■ What the exercise asks:
A single number is the answer: how many lines of the data hold "kind"?

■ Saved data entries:
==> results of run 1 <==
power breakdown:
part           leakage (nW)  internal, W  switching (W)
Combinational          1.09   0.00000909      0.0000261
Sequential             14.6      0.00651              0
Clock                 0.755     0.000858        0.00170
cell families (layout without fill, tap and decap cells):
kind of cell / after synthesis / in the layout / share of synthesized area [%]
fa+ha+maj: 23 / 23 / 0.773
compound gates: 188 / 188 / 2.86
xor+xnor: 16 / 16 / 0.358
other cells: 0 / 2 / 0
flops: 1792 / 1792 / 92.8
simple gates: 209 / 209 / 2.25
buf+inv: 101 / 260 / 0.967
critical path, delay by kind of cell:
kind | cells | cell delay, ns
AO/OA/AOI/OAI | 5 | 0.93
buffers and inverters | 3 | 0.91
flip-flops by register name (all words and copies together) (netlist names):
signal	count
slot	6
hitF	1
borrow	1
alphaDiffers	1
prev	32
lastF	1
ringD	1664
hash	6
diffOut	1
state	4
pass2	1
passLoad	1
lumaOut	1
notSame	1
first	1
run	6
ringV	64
Source: an optimization exercise on an open RTL-to-GDS flow (aim: small area, a short achievable clock period and few clock cycles per item). Production flows keep margins and buffers that such runs may drop.
At most, simulation tests tie the RTL to the original design; equivalence was not proved.
No functional check of the RTL was part of runs 2 to 5.
No activity file was given, so power comes from the tool's default toggle rates.

==> flow/run.sh <==
#!/bin/bash
# synth_recipe.tcl (not shown) runs the flow's synth.tcl, then flattens the netlist and writes it again
# the make line also repeats each setting of config.mk as NAME=value (left out here)
make -C /OpenROAD-flow-scripts/flow DESIGN_CONFIG=/design/flow/config.mk WORK_HOME=/design/flow/orfs CLKGATE_MAP_FILE= SYNTH_SCRIPT=/design/flow/synth_recipe.tcl finish
==> flow/config.mk <==
export PLATFORM = sky130hd
export DESIGN_NAME = framed_ascii_decimal_parser
export DESIGN_NICKNAME = framed_ascii_decimal_parser
export VERILOG_FILES = /design/flow/design.v
export SDC_FILE = /design/flow/constraint.sdc
export NUM_CORES = 4
export LEC_CHECK = 0
export CAP_MARGIN = 20
export CORE_MARGIN = 2
export CORE_UTILIZATION = 40
export SLEW_MARGIN = 20
==> flow/constraint.sdc <==
create_clock -name core_clock -period 5.5 [get_ports {clk}]
set_input_delay 1.1000 -clock core_clock [delete_from_list [all_inputs] [get_ports {clk}]]
set_output_delay 1.1000 -clock core_clock [all_outputs]
set_load 0.01 [all_outputs]
==> flow/design.v <==
`timescale 1ns / 1ps
`default_nettype none
module framed_ascii_decimal_parser #(
	parameter int MAX_CHARS = 63,
	parameter int MAX_FRAC_DIGITS = 6
) (
	input wire logic clk,
	input wire logic arst_n,
	input wire logic s_tvalid,
	output logic s_tready,
	input wire logic [7:0] s_tdata,
	output logic m_tvalid,
	input wire logic m_tready,
	output logic [55:0] m_tdata,
	output logic [2:0] m_tuser,
	input wire logic cfg_valid,
	output logic cfg_ready,
	input wire logic cfg_index,
	input wire logic [7:0] cfg_data
);
	logic [7:0] start_q, end_q;
	always_ff @(posedge clk or negedge arst_n) begin
		if (!arst_n) begin
			start_q <= 8'd60;
			end_q <= 8'd62;
		end else if (cfg_valid) begin
			if (cfg_index) end_q <= cfg_data;
			else start_q <= cfg_data;
		end
	end
	assign cfg_ready = 1'b1;
	logic v1_q;
	logic is_start1_q, is_end1_q, is_digit1_q, is_point1_q;
	logic [3:0] d1_q;
	logic in_frame_q, point_q, bad_q, trunc_q, sat_q;
	logic [5:0] count_q;
	logic [2:0] frac_q;
	logic [31:0] int_q;
	logic [23:0] bcd_q;	 
	logic busy_q, valid_q;
	logic [1:0] steps_q;
	logic [31:0] int_b_q;
	logic [15:0] fbin_q;
	logic [2:0] frac_b_q;
	logic bad_b_q, trunc_b_q, sat_b_q;
	logic idle, close, open, body, room, fdig, stall, go, handoff;
	assign idle = !busy_q && !valid_q;
	assign open = !in_frame_q && is_start1_q;
	assign close = in_frame_q && is_end1_q;
	assign body = in_frame_q && !is_end1_q;
	assign room = (count_q != 6'd63);
	assign fdig = body && room && is_digit1_q && point_q && (frac_q != 3'd6);
	assign stall = (close && !idle) || (fdig && busy_q);
	assign go = v1_q && !stall;
	assign handoff = v1_q && close && idle;
	assign s_tready = !(v1_q && in_frame_q &&
		((is_end1_q && !idle) || (is_digit1_q && point_q && busy_q)));
	always_ff @(posedge clk or negedge arst_n) begin
		if (!arst_n)
			v1_q <= 1'b0;
		else if (s_tready)
			v1_q <= s_tvalid;
	end
	always_ff @(posedge clk) begin
		if (s_tready) begin
			is_start1_q <= (s_tdata == start_q);
			is_end1_q <= (s_tdata == end_q);
			is_digit1_q <= (s_tdata[7:4] == 4'h3) && (s_tdata[3:0] <= 4'd9);
			is_point1_q <= (s_tdata == 8'h2e);
			d1_q <= s_tdata[3:0];
		end
	end
	logic [31:0] int_x10;
	logic int_ovf;
	assign int_x10 = (int_q << 3) + (int_q << 1) + {28'd0, d1_q};
	assign int_ovf = (int_q > 32'd429496729) || ((int_q == 32'd429496729) && (d1_q > 4'd5));
	always_ff @(posedge clk or negedge arst_n) begin
		if (!arst_n)
			in_frame_q <= 1'b0;
		else if (go) begin
			if (open)
				in_frame_q <= 1'b1;
			else if (close)
				in_frame_q <= 1'b0;
		end
	end
	always_ff @(posedge clk) begin
		if (go) begin
			if (open) begin
				point_q <= 1'b0;
				bad_q <= 1'b0;
				trunc_q <= 1'b0;
				sat_q <= 1'b0;
				count_q <= 6'd0;
				frac_q <= 3'd0;
				int_q <= 32'd0;
			end else if (body) begin
				if (!room) begin
					trunc_q <= 1'b1;
				end else begin
					count_q <= count_q + 6'd1;
					if (is_digit1_q) begin
						if (point_q) begin
							if (frac_q == 3'd6)
								trunc_q <= 1'b1;
							else
								frac_q <= frac_q + 3'd1;
						end else begin
							int_q <= int_x10;
							if (int_ovf)
								sat_q <= 1'b1;
						end
					end else if (is_point1_q && !point_q) begin
						point_q <= 1'b1;
					end else begin
						bad_q <= 1'b1;
					end
				end
			end
		end
	end
	function automatic logic [23:0] dbl(input logic [23:0] f);
		logic [23:0] r;
		logic [3:0] d;
		begin
			for (int j = 0; j < 6; j++) begin
				d = f[4*j +: 4];
				r[4*j+1 +: 3] = (d >= 4'd5) ? 3'(d - 4'd5) : d[2:0];
				r[4*j] = (j > 0) ? (f[4*((j > 0) ? j - 1 : 0) +: 4] >= 4'd5) : 1'b0;
			end
			dbl = r;
		end
	endfunction
	logic [23:0] bcd0, bcd1, bcd2, bcd3, bcd4;
	logic [3:0] fbits;
	logic conv;
	assign bcd0 = bcd_q;
	assign bcd1 = dbl(bcd0);
	assign bcd2 = dbl(bcd1);
	assign bcd3 = dbl(bcd2);
	assign bcd4 = dbl(bcd3);
	assign fbits = {bcd0[23:20] >= 4'd5, bcd1[23:20] >= 4'd5, bcd2[23:20] >= 4'd5, bcd3[23:20] >= 4'd5};
	assign conv = busy_q || handoff;
	always_ff @(posedge clk) begin
		for (int j = 0; j < 6; j++) begin
			if (conv)
				bcd_q[4*(5-j) +: 4] <= bcd4[4*(5-j) +: 4];
			else if (go && fdig && frac_q == 3'(j))
				bcd_q[4*(5-j) +: 4] <= d1_q;
			else if (go && fdig && frac_q < 3'(j))
				bcd_q[4*(5-j) +: 4] <= 4'd0;
		end
	end
	logic fzero, fsat;
	assign fzero = handoff ? (frac_q == 3'd0) : (frac_b_q == 3'd0);
	assign fsat = handoff ? sat_q : sat_b_q;
	always_ff @(posedge clk) begin
		if (conv)
			fbin_q <= {fbin_q[11:0], (fbits & {4{!fzero}}) | {4{fsat}}};
		if (handoff) begin
			int_b_q <= int_q | {32{sat_q}};
			frac_b_q <= frac_q;
			bad_b_q <= bad_q;
			trunc_b_q <= trunc_q;
			sat_b_q <= sat_q;
		end
	end
	always_ff @(posedge clk or negedge arst_n) begin
		if (!arst_n) begin
			busy_q <= 1'b0;
			valid_q <= 1'b0;
			steps_q <= 2'd0;
		end else begin
			if (handoff) begin
				busy_q <= 1'b1;
				steps_q <= 2'd2;
			end else if (busy_q) begin
				steps_q <= steps_q - 2'd1;
				if (steps_q == 2'd0) begin
					busy_q <= 1'b0;
					valid_q <= 1'b1;
				end
			end else if (m_tready) begin
				valid_q <= 1'b0;
			end
		end
	end
	assign m_tvalid = valid_q;
	assign m_tdata = {5'd0, frac_b_q, int_b_q, fbin_q};
	assign m_tuser = {sat_b_q, trunc_b_q, bad_b_q};
endmodule
`default_nettype wire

■ Answer space:
3